>>>

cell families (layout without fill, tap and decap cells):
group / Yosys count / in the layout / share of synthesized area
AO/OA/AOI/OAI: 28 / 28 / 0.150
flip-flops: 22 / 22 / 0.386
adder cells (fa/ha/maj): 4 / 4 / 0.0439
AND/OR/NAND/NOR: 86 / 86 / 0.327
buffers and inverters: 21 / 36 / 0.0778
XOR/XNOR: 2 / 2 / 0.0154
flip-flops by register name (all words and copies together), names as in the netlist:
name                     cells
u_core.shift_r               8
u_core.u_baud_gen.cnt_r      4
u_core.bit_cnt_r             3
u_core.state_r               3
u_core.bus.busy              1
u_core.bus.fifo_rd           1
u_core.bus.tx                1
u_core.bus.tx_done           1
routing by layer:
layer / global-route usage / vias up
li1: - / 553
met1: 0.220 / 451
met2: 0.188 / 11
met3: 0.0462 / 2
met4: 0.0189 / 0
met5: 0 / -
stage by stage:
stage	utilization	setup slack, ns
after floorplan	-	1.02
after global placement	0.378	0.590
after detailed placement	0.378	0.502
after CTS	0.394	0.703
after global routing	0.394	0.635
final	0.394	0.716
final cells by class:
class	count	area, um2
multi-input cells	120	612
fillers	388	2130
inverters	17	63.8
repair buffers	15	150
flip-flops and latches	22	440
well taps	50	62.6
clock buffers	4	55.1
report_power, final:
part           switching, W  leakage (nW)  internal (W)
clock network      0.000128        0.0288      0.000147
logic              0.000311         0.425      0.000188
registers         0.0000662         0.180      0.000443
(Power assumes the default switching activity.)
`config.mk`:
```
export PLATFORM = sky130hd
export DESIGN_NAME = note_synth_flat
export DESIGN_NICKNAME = d
export VERILOG_FILES = /design/src/rtl/note_pkg.sv /design/src/rtl/note_synth_if.sv /design/src/rtl/note_synth_string_voice.sv /design/src/rtl/note_synth.sv /design/src/flat_wrapper.sv
export SDC_FILE = /design/constraint.sdc
export NUM_CORES = 1
export LEC_CHECK = 0
export BUFFER_PORTS_ARGS = -buffer_cell sky130_fd_sc_hd__buf_2
export CAP_MARGIN = 20
export CORE_ASPECT_RATIO = 0.75
export CORE_MARGIN = 5
export CORE_UTILIZATION = 40
export DETAILED_ROUTE_END_ITERATION = 6
export GPL_TIMING_DRIVEN = 0
export HOLD_SLACK_MARGIN = 0.02
export RECOVER_POWER = 25
export SYNTH_ARGS = -nofsm -noshare
export SYNTH_HDL_FRONTEND = slang
export SYNTH_HIERARCHICAL = 1
export SYNTH_SLANG_ARGS = --single-unit
```
`constraint.sdc`:
```
create_clock -name clk -period 7.5 [get_ports clk]
set_input_delay 0.375 -clock clk [delete_from_list [all_inputs] [get_ports clk]]
set_output_delay 0.375 -clock clk [all_outputs]
set_load 0.05 [all_outputs]
```
File: src/rtl/babbage_diff_init.sv
// Combinational forward differences of the quintic at n=0, built from shifts and adds.
module babbage_diff_init
  import babbage_pkg::*;
#(
  parameter int unsigned DATA_W = DefaultDataW,
  parameter int unsigned A_W    = 2,
  parameter int unsigned B_W    = 3,
  parameter int unsigned C_W    = 4,
  parameter int unsigned D_W    = 4,
  parameter int unsigned F_W    = 6,
  parameter int unsigned G_W    = 10
) (
  input  logic signed [A_W-1:0]    a_i,
  input  logic signed [B_W-1:0]    b_i,
  input  logic signed [C_W-1:0]    c_i,
  input  logic signed [D_W-1:0]    d_i,
  input  logic signed [F_W-1:0]    f_i,
  input  logic signed [G_W-1:0]    g_i,
  output logic        [DATA_W-1:0] u0_o,
  output logic        [DATA_W-1:0] d1_o,
  output logic        [DATA_W-1:0] d2_o,
  output logic        [DATA_W-1:0] d3_o,
  output logic        [DATA_W-1:0] d4_o,
  output logic        [DATA_W-1:0] d5_o
);

  logic [DATA_W-1:0] ea, eb, ec, ed, ef, eg;

  assign ea = DATA_W'(signed'(sext(DefaultDataW'($unsigned(a_i)), A_W)));
  assign eb = DATA_W'(signed'(sext(DefaultDataW'($unsigned(b_i)), B_W)));
  assign ec = DATA_W'(signed'(sext(DefaultDataW'($unsigned(c_i)), C_W)));
  assign ed = DATA_W'(signed'(sext(DefaultDataW'($unsigned(d_i)), D_W)));
  assign ef = DATA_W'(signed'(sext(DefaultDataW'($unsigned(f_i)), F_W)));
  assign eg = DATA_W'(signed'(sext(DefaultDataW'($unsigned(g_i)), G_W)));

  assign u0_o = eg;
  assign d1_o = ea + eb + ec + ed + ef;
  // 30a + 14b + 6c + 2d
  assign d2_o = ((ea << 5) - (ea << 1)) + ((eb << 4) - (eb << 1))
              + ((ec << 2) + (ec << 1)) + (ed << 1);
  // 150a + 36b + 6c
  assign d3_o = ((ea << 7) + (ea << 4) + (ea << 2) + (ea << 1))
              + ((eb << 5) + (eb << 2)) + ((ec << 2) + (ec << 1));
  // 240a + 24b
  assign d4_o = ((ea << 8) - (ea << 4)) + ((eb << 4) + (eb << 3));
  // 120a
  assign d5_o = (ea << 7) - (ea << 3);

endmodule
`config.mk`:
```
export PLATFORM = sky130hd
export DESIGN_NAME = pipe_hazard_ctrl
export DESIGN_NICKNAME = d
export VERILOG_FILES = /design/src/rtl/pipe_hazard_ctrl.sv
export SDC_FILE = /design/constraint.sdc
export NUM_CORES = 1
export LEC_CHECK = 0
export ABC_CLOCK_PERIOD_IN_PS = 2900
export CAP_MARGIN = 10
export CORE_MARGIN = 2
export CORE_UTILIZATION = 43
export CTS_CLUSTER_DIAMETER = 100
export DETAILED_ROUTE_END_ITERATION = 6
export MAX_ROUTING_LAYER = met4
export PLACE_DENSITY = 0.78
export SLEW_MARGIN = 20
export SYNTH_ARGS = -nofsm -noshare
export SYNTH_HDL_FRONTEND = slang
export SYNTH_SLANG_ARGS = --single-unit
```
`constraint.sdc`:
```
create_clock -name clk -period 2.9 [get_ports clk]
set_clock_uncertainty 0.2 [all_clocks]
set_input_delay 0.58 -clock clk [delete_from_list [all_inputs] [get_ports clk]]
set_output_delay 0.58 -clock clk [all_outputs]
set_load 0.01 [all_outputs]
```
### src/rtl/mptw_pipeline_flush_ctrl.sv
// mptw_pipeline_flush_ctrl: drain/flush sequencer and status aggregator for the walker pipeline.
// Define MPTW_PCTRL_STALL_CNT_EN to add the saturating stall counter output stall_cnt_o.
module mptw_pipeline_flush_ctrl
    import mptw_pipeline_pkg::*;
#(
    parameter int NUM_STAGES    = DEF_NUM_STAGES,
    parameter int FLUSH_CYCLES  = DEF_FLUSH_CYCLES,
    parameter int DRAIN_TIMEOUT = DEF_DRAIN_TIMEOUT,
    parameter int CNT_W         = DEF_CNT_W
) (
    input  logic                          clk_i,
    input  logic                          rst_i,
    input  logic                          req_valid_i,
    output logic                          req_ready_o,
    input  logic [FCTRL_W-1:0]            req_type_i,
    output logic [FCTRL_W-1:0]            flush_o,
    input  logic [NUM_STAGES*FSTAT_W-1:0] stage_flushed_i,
    input  logic [NUM_STAGES-1:0]         stage_busy_i,
    input  logic [NUM_STAGES-1:0]         stage_stalled_i,
    output logic                          done_o,
    output logic                          done_timeout_o,
    output logic                          done_err_o,
    output logic                          pipe_busy_o,
    output logic                          pipe_stalled_o
`ifdef MPTW_PCTRL_STALL_CNT_EN
    ,
    output logic [CNT_W-1:0]              stall_cnt_o
`endif
);
    localparam int DT_W = $clog2(DRAIN_TIMEOUT + 1);
    localparam int FC_W = $clog2(FLUSH_CYCLES + 1);
    pctrl_state_e        state_q, state_d;
    logic [FCTRL_W-1:0]  type_q, type_d;
    logic [FC_W-1:0]     fcnt_q, fcnt_d;
    logic                to_q, to_d, err_q, err_d;
    logic [DT_W-1:0]     dcnt;
    logic                any_bad;
    assign pipe_busy_o    = |stage_busy_i;
    assign pipe_stalled_o = |stage_stalled_i;
    assign req_ready_o    = state_q == PCTRL_IDLE;
    assign done_o         = state_q == PCTRL_DONE;
    assign done_timeout_o = done_o & to_q;
    assign done_err_o     = done_o & err_q;
    assign flush_o        = state_q == PCTRL_FLUSH ? type_q : MPT_FLUSH_NONE;
    mptw_sat_counter #(.W(DT_W)) u_drain_timer (
        .clk_i (clk_i),
        .rst_i (rst_i),
        .clr_i (state_q != PCTRL_DRAIN),
        .en_i  (state_q == PCTRL_DRAIN),
        .cnt_o (dcnt)
    );
    always_comb begin
        state_d = state_q;
        type_d  = type_q;
        fcnt_d  = fcnt_q;
        to_d    = to_q;
        err_d   = err_q;
        any_bad = 1'b0;
        for (int k = 0; k < NUM_STAGES; k++)
            any_bad = any_bad | (stage_flushed_i[k*FSTAT_W +: FSTAT_W] != MPT_FLUSHED_COMPLETED);
        case (state_q)
            PCTRL_IDLE: begin
                fcnt_d = '0;
                if (req_valid_i) begin
                    type_d  = req_type_i;
                    state_d = req_type_i == MPT_FLUSH_NONE ? PCTRL_DONE :
                              req_type_i == MPT_FLUSH_SOFT ? PCTRL_DRAIN : PCTRL_FLUSH;
                end
            end
            PCTRL_DRAIN: begin
                // an idle pipe wins over a timeout landing in the same cycle
                if (!pipe_busy_o) begin
                    state_d = PCTRL_FLUSH;
                end else if (dcnt == DT_W'(DRAIN_TIMEOUT - 1)) begin
                    state_d = PCTRL_FLUSH;
                    to_d    = 1'b1;
                    type_d  = MPT_FLUSH_HARD;
                end
            end
            PCTRL_FLUSH: begin
                if (fcnt_q == FC_W'(FLUSH_CYCLES - 1)) begin
                    err_d   = any_bad;
                    fcnt_d  = '0;
                    state_d = PCTRL_DONE;
                end else begin
                    fcnt_d = fcnt_q + 1'b1;
                end
            end
            default: begin
                to_d    = 1'b0;
                err_d   = 1'b0;
                state_d = PCTRL_IDLE;
            end
        endcase
    end
    always_ff @(posedge clk_i) begin
        if (rst_i) begin
            state_q <= PCTRL_IDLE;
            type_q  <= MPT_FLUSH_NONE;
            fcnt_q  <= '0;
            to_q    <= 1'b0;
            err_q   <= 1'b0;
        end else begin
            state_q <= state_d;
            type_q  <= type_d;
            fcnt_q  <= fcnt_d;
            to_q    <= to_d;
            err_q   <= err_d;
        end
    end
`ifdef MPTW_PCTRL_STALL_CNT_EN
    mptw_sat_counter #(.W(CNT_W)) u_stall_cnt (
        .clk_i (clk_i),
        .rst_i (rst_i),
        .clr_i (done_o && type_q == MPT_FLUSH_HARD),
        .en_i  (pipe_stalled_o),
        .cnt_o (stall_cnt_o)
    );
`endif
endmodule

<<<

▶ Work instruction: Search the material above for the word "final", and return each line that holds it.

▶ Response area:
final	0.394	0.716
final cells by class:
report_power, final:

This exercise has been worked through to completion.